## Dataset entries
**src/rtl/gpio_bank_pkg.sv**
```systemverilog
package gpio_bank_pkg;
  localparam int NPORT  = 2;
  localparam int PSEL_W = (NPORT > 1) ? $clog2(NPORT) : 1;
  localparam int ADDR_W = PSEL_W + 2;

  typedef enum logic [1:0] {
    KIND_IN  = 2'd0,
    KIND_OUT = 2'd1,
    KIND_POL = 2'd2,
    KIND_DIR = 2'd3
  } regKind_e;

  typedef struct packed {
    logic [NPORT-1:0]  wrOut;
    logic [NPORT-1:0]  wrPol;
    logic [NPORT-1:0]  wrDir;
    logic [NPORT-1:0]  capIn;
    logic              rdFire;
    regKind_e          rdKind;
    logic [PSEL_W-1:0] rdPort;
  } strobes_t;
endpackage

```
**src/rtl/gpio_bank_ctrl.sv**
```systemverilog
module gpio_bank_ctrl
  import gpio_bank_pkg::*;
(
  input  logic              clk,
  input  logic              rstN,
  input  logic              wrEn,
  input  logic [ADDR_W-1:0] wrAddr,
  input  logic              rdEn,
  input  logic [ADDR_W-1:0] rdAddr,
  output strobes_t          stb
);
  regKind_e          wrKind;
  regKind_e          rdKind;
  logic [PSEL_W-1:0] wrPort;
  logic [PSEL_W-1:0] rdPort;

  assign wrKind = regKind_e'(wrAddr[ADDR_W-1:PSEL_W]);
  assign rdKind = regKind_e'(rdAddr[ADDR_W-1:PSEL_W]);
  assign wrPort = wrAddr[PSEL_W-1:0];
  assign rdPort = rdAddr[PSEL_W-1:0];

  always_comb begin
    stb        = '0;
    stb.rdFire = rdEn;
    stb.rdKind = rdKind;
    stb.rdPort = rdPort;
    if (wrEn) begin
      case (wrKind)
        KIND_OUT: stb.wrOut[wrPort] = 1'b1;
        KIND_POL: stb.wrPol[wrPort] = 1'b1;
        KIND_DIR: stb.wrDir[wrPort] = 1'b1;
        default:  ;
      endcase
    end
    if (rdEn && rdKind == KIND_IN) stb.capIn[rdPort] = 1'b1;
  end


  wr_input_ignored_chk: assert property (@(posedge clk) disable iff (!rstN)
    (wrEn && wrAddr[ADDR_W-1:PSEL_W] == 2'd0) |-> ((stb.wrOut | stb.wrPol | stb.wrDir) == '0));


  wr_onehot_chk: assert property (@(posedge clk) disable iff (!rstN)
    $onehot0({stb.wrOut, stb.wrPol, stb.wrDir}));
endmodule

```
**src/rtl/gpio_bank_dp.sv**
```systemverilog
module gpio_bank_dp
  import gpio_bank_pkg::*;
#(
  parameter int PORT_W = 8
) (
  input  logic                    clk,
  input  logic                    rstN,
  input  strobes_t                stb,
  input  logic [PORT_W-1:0]       wrData,
  input  logic [NPORT*PORT_W-1:0] pinIn,
  output logic [NPORT*PORT_W-1:0] pinOe,
  output logic [NPORT*PORT_W-1:0] pinOut,
  output logic [PORT_W-1:0]       rdData,
  output logic                    rdValid,
  output logic                    irqPullLow
);
  logic [NPORT-1:0][PORT_W-1:0] pinVec;
  logic [NPORT-1:0][PORT_W-1:0] outReg, polReg, dirReg;
  logic [NPORT-1:0][PORT_W-1:0] syncA, syncB, latchReg;
  logic [NPORT-1:0]             pending;

  assign pinVec = pinIn;

  always_ff @(posedge clk or negedge rstN) begin
    if (!rstN) begin
      outReg   <= '1;
      polReg   <= '0;
      dirReg   <= '1;
      syncA    <= '1;
      syncB    <= '1;
      latchReg <= '1;
    end else begin
      syncA <= pinVec;
      syncB <= syncA;
      for (int p = 0; p < NPORT; p++) begin
        if (stb.wrOut[p]) outReg[p] <= wrData;
        if (stb.wrPol[p]) polReg[p] <= wrData;
        if (stb.wrDir[p]) dirReg[p] <= wrData;
        if (stb.capIn[p]) latchReg[p] <= syncB[p];
      end
    end
  end

  always_ff @(posedge clk or negedge rstN) begin
    if (!rstN) begin
      rdData  <= '0;
      rdValid <= 1'b0;
    end else begin
      rdValid <= stb.rdFire;
      if (stb.rdFire) begin
        case (stb.rdKind)
          KIND_IN:  rdData <= syncB[stb.rdPort] ^ polReg[stb.rdPort];
          KIND_OUT: rdData <= outReg[stb.rdPort];
          KIND_POL: rdData <= polReg[stb.rdPort];
          default:  rdData <= dirReg[stb.rdPort];
        endcase
      end
    end
  end

  always_comb begin
    for (int p = 0; p < NPORT; p++)
      pending[p] = |((syncB[p] ^ latchReg[p]) & dirReg[p]);
  end

  assign irqPullLow = |pending;
  assign pinOe      = ~dirReg;
  assign pinOut     = outReg;

  for (genvar p = 0; p < NPORT; p++) begin : gChk

    wr_out_chk: assert property (@(posedge clk) disable iff (!rstN)
      stb.wrOut[p] |=> (outReg[p] == $past(wrData)));

    cap_latch_chk: assert property (@(posedge clk) disable iff (!rstN)
      stb.capIn[p] |=> (latchReg[p] == $past(syncB[p])));
  end


  out_quiet_chk: assert property (@(posedge clk) disable iff (!rstN)
    (dirReg == '0) |-> !irqPullLow);


  rd_valid_chk: assert property (@(posedge clk) disable iff (!rstN)
    stb.rdFire |=> rdValid);
endmodule

```
**src/rtl/gpio_bank.sv**
```systemverilog
module gpio_bank
  import gpio_bank_pkg::*;
#(
  parameter int PORT_W = 8
) (
  input  logic                    clk,
  input  logic                    rstN,
  input  logic                    wrEn,
  input  logic [ADDR_W-1:0]       wrAddr,
  input  logic [PORT_W-1:0]       wrData,
  input  logic                    rdEn,
  input  logic [ADDR_W-1:0]       rdAddr,
  output logic [PORT_W-1:0]       rdData,
  output logic                    rdValid,
  input  logic [NPORT*PORT_W-1:0] pinIn,
  output logic [NPORT*PORT_W-1:0] pinOe,
  output logic [NPORT*PORT_W-1:0] pinOut,
  output logic                    irqPullLow
);
  strobes_t stb;

  gpio_bank_ctrl uCtrl (
    .clk    (clk),
    .rstN   (rstN),
    .wrEn   (wrEn),
    .wrAddr (wrAddr),
    .rdEn   (rdEn),
    .rdAddr (rdAddr),
    .stb    (stb)
  );

  gpio_bank_dp #(.PORT_W(PORT_W)) uDp (
    .clk        (clk),
    .rstN       (rstN),
    .stb        (stb),
    .wrData     (wrData),
    .pinIn      (pinIn),
    .pinOe      (pinOe),
    .pinOut     (pinOut),
    .rdData     (rdData),
    .rdValid    (rdValid),
    .irqPullLow (irqPullLow)
  );
endmodule

```
**config.mk**
```make
export PLATFORM = sky130hd
export DESIGN_NAME = gpio_bank
export DESIGN_NICKNAME = d
export VERILOG_FILES = /design/src/rtl/gpio_bank_pkg.sv /design/src/rtl/gpio_bank_ctrl.sv /design/src/rtl/gpio_bank_dp.sv /design/src/rtl/gpio_bank.sv
export SDC_FILE = /design/constraint.sdc
export NUM_CORES = 1
export LEC_CHECK = 0
export BUFFER_PORTS_ARGS = -buffer_cell sky130_fd_sc_hd__buf_4
export CORE_MARGIN = 5
export CORE_UTILIZATION = 40
export DETAILED_ROUTE_END_ITERATION = 12
export GPL_TIMING_DRIVEN = 1
export SLEW_MARGIN = 20
export SYNTH_ARGS = -nofsm -noshare
export SYNTH_HDL_FRONTEND = slang
export SYNTH_SLANG_ARGS = --single-unit
```
**constraint.sdc**
```tcl
create_clock -name clk -period 2.2 [get_ports clk]
set_input_delay 0 -clock clk [delete_from_list [all_inputs] [get_ports clk]]
set_output_delay 0 -clock clk [all_outputs]
set_load 0.05 [all_outputs]
```
==> impl_results.md <==
- Vias/cell: around 5.2
- Final worst slack: approximately 0.35 ns
- Share of layout cells above drive strength 1: 61.6%
- Buf/Inv on CP: 1
- GRT Resource Usage Total: between 10% and 20%
- Min cycle time layout: between 1.5 and 2 ns
- Worst Hold Class: in2reg
- Yosys top cell by area: dfstp_2
- DRC Markers: 0
- WHS Path Cells: 3
- Clock Skew: between 0.009 and 0.01 ns
- Total gr overflow: 0
- R2r setup slk: 0.74 ns
- Startpoint types: flip-flop
- Root Driver: clkbuf_16
- Post_cts resized: 0
- Crit Path Max Fanout: 4
- Core ar.: approximately 11,000 um^2
- Slowest CP cell: dfstp_2
- CTS tree: yes
- Most frequent cells in the layout: mux2_2 (82), buf_4 (81), dfstp_2 (80)
- Mapped Nets: 352
- Nets: 456
- Leak: approximately 2.4 nW
- Tcrit/Tclk final: 84.3%
- Post-DRT Antenna Nets: 0
- WP data required: around 2.2 ns
- Largest net degree at the start of global routing: 61
- Synth cell types: 38
- FP Rows: 39
- PwrDens: 1030 nW/um^2
- Vias in the first global route: approximately 3,200
- H-tree Lvls: 3
- Worst Reg-to-Reg Cells: 4
- Hpwl dp: 7490 um
- Max-Cap Viols: 0
- Hold Vio Cnt, Final: 0
- Die footprint: roughly 14,000 um^2
- Total number of vias: between 2,000 and 3,000
- Number of synthesized register bits: 105
- Clk sink count: approximately 110
- Clock Pin Slew Worst Setup and Hold Paths: approximately 0.070 ns
- Area Growth Syn to Fin: 28.1%
- Final setup vio count: 0
- Antenna Cells: 0
- Synth top area share: between 40% and 50%
- Slew Limit Fails: 0
- Dominant cells by area after synthesis: dfstp_2 (45%), mux2_2 (20%), dfrtp_1 (14%)
- Critical path class: reg2out
- Register area share after synthesis: between 50 and 60%
- Status: completed
- Clk_lat worst skew: about 0.35 ns
- Chip Height: 118 um
- Hold Crit Start: rdAddr[1]
- Leading cell type in the layout, fill and taps excluded: mux2_2
- Synthesis Warnings: 0
- Top delay family on crit path: flip-flops
- Initial Util: slightly above 40%
- Die W: roughly 120 um
- IO buf count: 75
- Post-synthesis cell count: between 300 and 400
- RSZ-0062 raised after global routing: false
- Max_slew headroom: roughly 50%
- WL/cell: ~19 um
- Max frequency: roughly 540 MHz
- Critical R2R Launch: uDp.syncB[6]
- Critical path's largest stage delay: approximately 0.56 ns
- Drt first pass iters: 4
- CTS buffer count: 9
- Place WS: around 0.72 ns
- Fill cell count: 986
- Max VDD drop: between 0.0005 and 0.0006 V
- Setup crit end kind: primary output
- Slew @ Worst Pin: about 0.74 ns
- Max clock buf depth: 2
- Worst Hold End: uDp.rdData[7]
- Initial antenna violation count: 0
- # IOs: 76
- Global-route wire length before repair: approximately 18,000 um
- Synth Area per Inst: roughly 15 um^2
- Mapped cell area: 4630 um^2
- CP arrival: approximately 1.9 ns
- Worst R2R End: uDp.rdData[6]
- DR iter-0 viols: around 140
- Total negative setup slack: 0 ns
- CP Cell Sequence: xnor2_1 > o22ai_1 > a221oi_1 > nand3_1 > buf_4
- WL final: about 11,000 um
- Gpl congestion: 0.775
## flip-flops by register name (all words and copies together), names as in the netlist
| signal | count |
|---|---|
| uDp.syncA | 16 |
| uDp.rdValid | 1 |
| uDp.syncB | 16 |
| uDp.dirReg | 16 |
| uDp.pinOut | 16 |
| uDp.latchReg | 16 |
| uDp.rdData | 8 |
| uDp.polReg | 16 |
## power by group
group	switching [mW]	internal [mW]	leakage (nW)
Sequential	0.258	2.42	1.14
Clock	0.676	1.03	0.154
Combinational	1.01	0.737	1.16
## synth_stat cells, drive strengths merged
master / number
clkbuf: 6
nand3: 3
nand2: 1
nor2b: 7
o211ai: 7
or3: 1
mux4: 2
xnor2: 12
xor2: 13
dfrtp: 25
o22a: 1
nor4: 1
and2: 2
dfstp: 80
nand4b: 3
nor4b: 1
a31oi: 1
a221oi: 8
mux2: 84
buf: 9
nand2b: 2
nor2: 1
o22ai: 6
nand3b: 1
a222oi: 6
a22oi: 1
nor4bb: 2
o21ai: 1
nor3b: 7
inv: 17
o21a: 6
nand4: 1
## area by class of cell
| class | count | area [um^2] | area share, % |
|---|---|---|---|
| sequential | 105 | 2730 | 46.0 |
| clock inverter | 3 | 65.1 | 1.10 |
| tap | 143 | 179 | 3.02 |
| multi-input combinational | 181 | 1760 | 29.6 |
| clock buffer | 13 | 250 | 4.22 |
| inverter | 17 | 63.8 | 1.08 |
| timing repair buffer | 108 | 888 | 15.0 |
## worst reg2reg max path: cells and delay by family (launching register included)
kind,cells,cell delay [ns]
DFF,1,0.56
muxes,1,0.44
AOI/OAI and AO/OA,2,0.27
xor gates and xnor gates,1,0.06
## metal layers
| layer | up-vias | wire [um] | global-route usage, % |
|---|---|---|---|
| met5 | - | 0 | 0 |
| met4 | 0 | 228 | 6.02 |
| met3 | 19 | 463 | 3.51 |
| met2 | 83 | 5130 | 25.4 |
| met1 | 1501 | 5250 | 22.7 |
| li1 | 1361 | - | - |
## cell families after synthesis
| logic type | Yosys count | synth area share, % |
|---|---|---|
| compound gates | 37 | 6.32 |
| simple gates | 33 | 5.29 |
| buf+inv | 32 | 3.30 |
| flops | 105 | 58.9 |
| mux | 86 | 21.5 |
| xor+xnor | 25 | 4.73 |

## Problem details
Given the data above, transcribe exactly the lines from the one containing "- Root Driver: clkbuf_16" down to the one containing "- FP Rows: 39", and no others.

## Result for this exercise
- Root Driver: clkbuf_16
- Post_cts resized: 0
- Crit Path Max Fanout: 4
- Core ar.: approximately 11,000 um^2
- Slowest CP cell: dfstp_2
- CTS tree: yes
- Most frequent cells in the layout: mux2_2 (82), buf_4 (81), dfstp_2 (80)
- Mapped Nets: 352
- Nets: 456
- Leak: approximately 2.4 nW
- Tcrit/Tclk final: 84.3%
- Post-DRT Antenna Nets: 0
- WP data required: around 2.2 ns
- Largest net degree at the start of global routing: 61
- Synth cell types: 38
- FP Rows: 39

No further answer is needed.